Showing posts with label consumerism. Show all posts
Showing posts with label consumerism. Show all posts

Friday, August 22, 2008

Personal Inventory.

While I find most of the 'doddering old man doesn't know how many houses he has/ how to tie shoelaces' debate fairly amusing, this is an interesting point. Seven houses is obviously more houses than a ginormous majority of Americans (or world citizens for that matter) can claim amongst their assets; but what do you have seven of?

I have more than 7 DVDs. I have a 7.1 surround sound system. I have more than 7 (burned) CDs; although my CD changer holds one short of equaling McCain's realestate holdings. I have more than 7 pairs of underwear... but I seriously can't name anything of consequence (end table or higher) that I have more than 5 of. Golf clubs? (like the actual sticks, not country clubs)

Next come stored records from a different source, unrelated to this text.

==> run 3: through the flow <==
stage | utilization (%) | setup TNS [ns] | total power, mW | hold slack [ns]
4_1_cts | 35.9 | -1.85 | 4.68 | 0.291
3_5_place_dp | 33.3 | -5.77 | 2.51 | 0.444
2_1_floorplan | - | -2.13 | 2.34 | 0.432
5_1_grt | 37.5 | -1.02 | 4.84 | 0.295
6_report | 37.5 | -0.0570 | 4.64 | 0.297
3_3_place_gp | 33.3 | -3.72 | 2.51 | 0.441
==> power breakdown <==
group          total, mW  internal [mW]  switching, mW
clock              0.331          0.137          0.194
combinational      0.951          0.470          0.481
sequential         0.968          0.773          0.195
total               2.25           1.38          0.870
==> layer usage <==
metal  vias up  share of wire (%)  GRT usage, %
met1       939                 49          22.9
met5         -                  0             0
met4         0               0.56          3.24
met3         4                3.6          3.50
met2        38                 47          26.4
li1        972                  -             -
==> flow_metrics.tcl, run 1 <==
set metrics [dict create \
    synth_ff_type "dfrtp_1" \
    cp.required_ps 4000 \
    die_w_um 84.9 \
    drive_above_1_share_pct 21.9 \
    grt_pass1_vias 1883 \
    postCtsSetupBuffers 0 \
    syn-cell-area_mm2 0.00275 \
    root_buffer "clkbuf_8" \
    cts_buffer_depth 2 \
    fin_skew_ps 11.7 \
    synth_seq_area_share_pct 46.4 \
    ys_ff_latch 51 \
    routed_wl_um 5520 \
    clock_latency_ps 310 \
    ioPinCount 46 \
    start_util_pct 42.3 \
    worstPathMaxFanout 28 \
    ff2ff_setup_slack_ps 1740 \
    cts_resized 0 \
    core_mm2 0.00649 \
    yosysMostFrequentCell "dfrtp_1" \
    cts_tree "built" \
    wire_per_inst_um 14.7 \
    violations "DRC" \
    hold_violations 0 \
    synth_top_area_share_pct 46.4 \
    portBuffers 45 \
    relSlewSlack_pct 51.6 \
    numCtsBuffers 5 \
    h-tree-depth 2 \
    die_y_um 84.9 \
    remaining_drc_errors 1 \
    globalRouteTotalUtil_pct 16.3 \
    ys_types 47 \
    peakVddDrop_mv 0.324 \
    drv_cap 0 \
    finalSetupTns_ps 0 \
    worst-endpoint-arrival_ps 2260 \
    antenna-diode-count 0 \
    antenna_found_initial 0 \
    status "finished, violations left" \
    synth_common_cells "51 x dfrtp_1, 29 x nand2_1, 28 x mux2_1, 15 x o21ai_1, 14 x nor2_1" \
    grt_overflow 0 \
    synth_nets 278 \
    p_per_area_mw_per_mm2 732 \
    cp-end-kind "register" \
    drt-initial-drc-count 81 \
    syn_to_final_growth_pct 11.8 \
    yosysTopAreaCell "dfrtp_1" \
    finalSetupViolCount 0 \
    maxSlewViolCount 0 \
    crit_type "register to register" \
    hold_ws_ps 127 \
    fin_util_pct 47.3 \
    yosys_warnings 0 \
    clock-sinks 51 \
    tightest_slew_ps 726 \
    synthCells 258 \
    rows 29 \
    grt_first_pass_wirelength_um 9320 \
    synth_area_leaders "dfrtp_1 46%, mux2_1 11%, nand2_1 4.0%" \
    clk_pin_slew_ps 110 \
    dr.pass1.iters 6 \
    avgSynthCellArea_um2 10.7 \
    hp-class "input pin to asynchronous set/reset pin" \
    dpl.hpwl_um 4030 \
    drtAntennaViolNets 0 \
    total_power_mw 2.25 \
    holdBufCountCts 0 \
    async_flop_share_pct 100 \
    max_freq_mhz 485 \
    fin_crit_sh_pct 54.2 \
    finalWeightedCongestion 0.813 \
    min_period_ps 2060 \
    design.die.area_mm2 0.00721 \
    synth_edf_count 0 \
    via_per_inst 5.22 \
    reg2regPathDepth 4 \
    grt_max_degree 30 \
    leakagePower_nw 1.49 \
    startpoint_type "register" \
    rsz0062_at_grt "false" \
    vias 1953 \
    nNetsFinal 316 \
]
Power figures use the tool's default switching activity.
File: src/rtl/uart_rx_core.sv
// Receiver: 2-flop synchroniser, sampling FSM, parity/framing flags.
// Start is checked mid-bit so short glitches are rejected as false starts.
module uart_rx_core import uart_pkg::*; #(
    parameter int DATA_W       = 8,
    parameter int CLKS_PER_BIT = 16,
    parameter int PARITY       = 0
) (
    input  logic              clk_i,
    input  logic              rst_i,
    input  logic              line_i,
    output logic [DATA_W-1:0] data_o,
    output logic              valid_o,
    output logic              par_err_o,
    output logic              frame_err_o,
    output logic              busy_o
);
    localparam int CW    = $clog2(CLKS_PER_BIT);
    localparam bit HAS_P = PARITY != int'(NONE);
    localparam bit ODD_P = PARITY == int'(ODD);

    rx_state_e         state_q, state_d;
    logic [1:0]        sync_q;
    logic [CW-1:0]     cnt_q, cnt_d;
    logic [3:0]        bit_q, bit_d;
    logic [DATA_W-1:0] sh_q, sh_d, data_q, data_d;
    logic              perr_q, perr_d, valid_q, valid_d;
    logic              pe_q, pe_d, fe_q, fe_d;
    logic              line, smp;

    assign line = sync_q[1];

    always_comb begin
        state_d = state_q;
        cnt_d   = cnt_q + 1'b1;
        bit_d   = bit_q;
        sh_d    = sh_q;
        perr_d  = perr_q;
        valid_d = 1'b0;
        data_d  = data_q;
        pe_d    = pe_q;
        fe_d    = fe_q;
        if (state_q == RX_START)
            smp = cnt_q == CW'(CLKS_PER_BIT / 2 - 1);
        else
            smp = cnt_q == CW'(CLKS_PER_BIT - 1);
        unique case (state_q)
            RX_IDLE: begin
                cnt_d = '0;
                bit_d = '0;
                if (!line) state_d = RX_START;
            end
            RX_START: if (smp) begin
                cnt_d   = '0;
                state_d = line ? RX_IDLE : RX_DATA;
            end
            RX_DATA: if (smp) begin
                cnt_d = '0;
                sh_d  = {line, sh_q[DATA_W-1:1]};
                bit_d = bit_q + 1'b1;
                if (bit_q == 4'(DATA_W - 1))
                    state_d = HAS_P ? RX_PARITY : RX_STOP;
            end
            RX_PARITY: if (smp) begin
                cnt_d   = '0;
                perr_d  = line ^ (^sh_q) ^ ODD_P;
                state_d = RX_STOP;
            end
            RX_STOP: if (smp) begin
                // Back to idle at once: a new start may follow the stop sample
                state_d = RX_IDLE;
                valid_d = 1'b1;
                data_d  = sh_q;
                fe_d    = ~line;
                pe_d    = HAS_P & perr_q;
            end
            default: state_d = RX_IDLE;
        endcase
    end

    always_ff @(posedge clk_i or posedge rst_i) begin
        if (rst_i) begin
            state_q <= RX_IDLE;
            sync_q  <= 2'b11;
            cnt_q   <= '0;
            bit_q   <= '0;
            sh_q    <= '0;
            perr_q  <= 1'b0;
            valid_q <= 1'b0;
            data_q  <= '0;
            pe_q    <= 1'b0;
            fe_q    <= 1'b0;
        end else begin
            state_q <= state_d;
            sync_q  <= {sync_q[0], line_i};
            cnt_q   <= cnt_d;
            bit_q   <= bit_d;
            sh_q    <= sh_d;
            perr_q  <= perr_d;
            valid_q <= valid_d;
            data_q  <= data_d;
            pe_q    <= pe_d;
            fe_q    <= fe_d;
        end
    end

    assign data_o      = data_q;
    assign valid_o     = valid_q;
    assign par_err_o   = pe_q;
    assign frame_err_o = fe_q;
    assign busy_o      = state_q != RX_IDLE;

endmodule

I don't mean to suggest that having this kind of wealth makes John McCain unfit for the presidency. When's the last time we elected someone who's personal wealth was near the median for this country? But it does make me think twice when I hear stories about how John McCain is better able to identify with the working class Americans who are feeling the pinch of gas prices and a recession. Reducing taxes and then funneling money into pockets of private companies doesn't address the needs of "struggling" lower/middle class workers like tirmming excess/redundancy and supporting social boons like universal healthcare or alternate energy research would.

Bam; I've got one! I own 7 domains. And I'll pretty much guarantee that's more than John McCain has in his godaddy cart, that blog hatin, multi-mansioning, septuagenarian.

Friday, August 01, 2008

Random Acts Of Marketing.

Names have been changed to implicate the innocent.

[
ben affleck]'s new status message - prefers the black forest ham over the sausage and aged cheddar.
me: are those new gatorade flavors?
[ben affleck]: that sounds disgusting
me: you misspelled delicious
[ben affleck]: no they are starbucks breakfast sandwiches
hamtorade...

I'm not really sure why but thinking of walking down the Gatorade isle and seeing a bottle marked "Black Forest Ham" just tickles my funny bone in a special way. So much more than ham soda ever could. I think the new viral marketing could be actually producing limited runs of ridiculous flavors. Think about it.

Wednesday, August 15, 2007

Where's The Cheese?

Do not purchase Philadelphia cream cheese "Jammin' Swirls." You may say to yourself, standing in the cheese isle, "I like cream cheese, and I like fruit, so this is for me". Wrong. Don't be fooled by the image of fruit on the package, there are no blueberries within. And swirls? Ha! You want swirls, go look at a toilet. This is mostly a few pie pieces of cheese with some kind of blue flavored goop in between. The result is a fairly disgusting compote that you choke down because you paid four bucks for the privilege. I should be more skeptical of things that say "NEW!" on the box. I mean, "NEW!" isn't good. "NEW!" is untested; a maverick. "old." is way more exciting because its still on the market after all these years, so it must be good or people wouldn't buy it and no one would keep making it. Next time I'm at the shop, I'm gonna note how many products say "NEW!" on them and see if I can overpower the marketing cabal that's trained us to think newer is better.

Friday, May 25, 2007

Don't Put Marbles In Your Nose.

Crap. I had big plans for tonight. Pull up a tub of mac-n-cheese pop in a terrible Jackie Chan movie and huff a can of compressed air from Memorex. But, no, they decided that maybe kids shouldn't be shooting air in their brains and have taken it upon themselves to solve the problem. So the new cans will have a decidedly nasty, bitter smell to them, despite receiving the same innocuous packaging.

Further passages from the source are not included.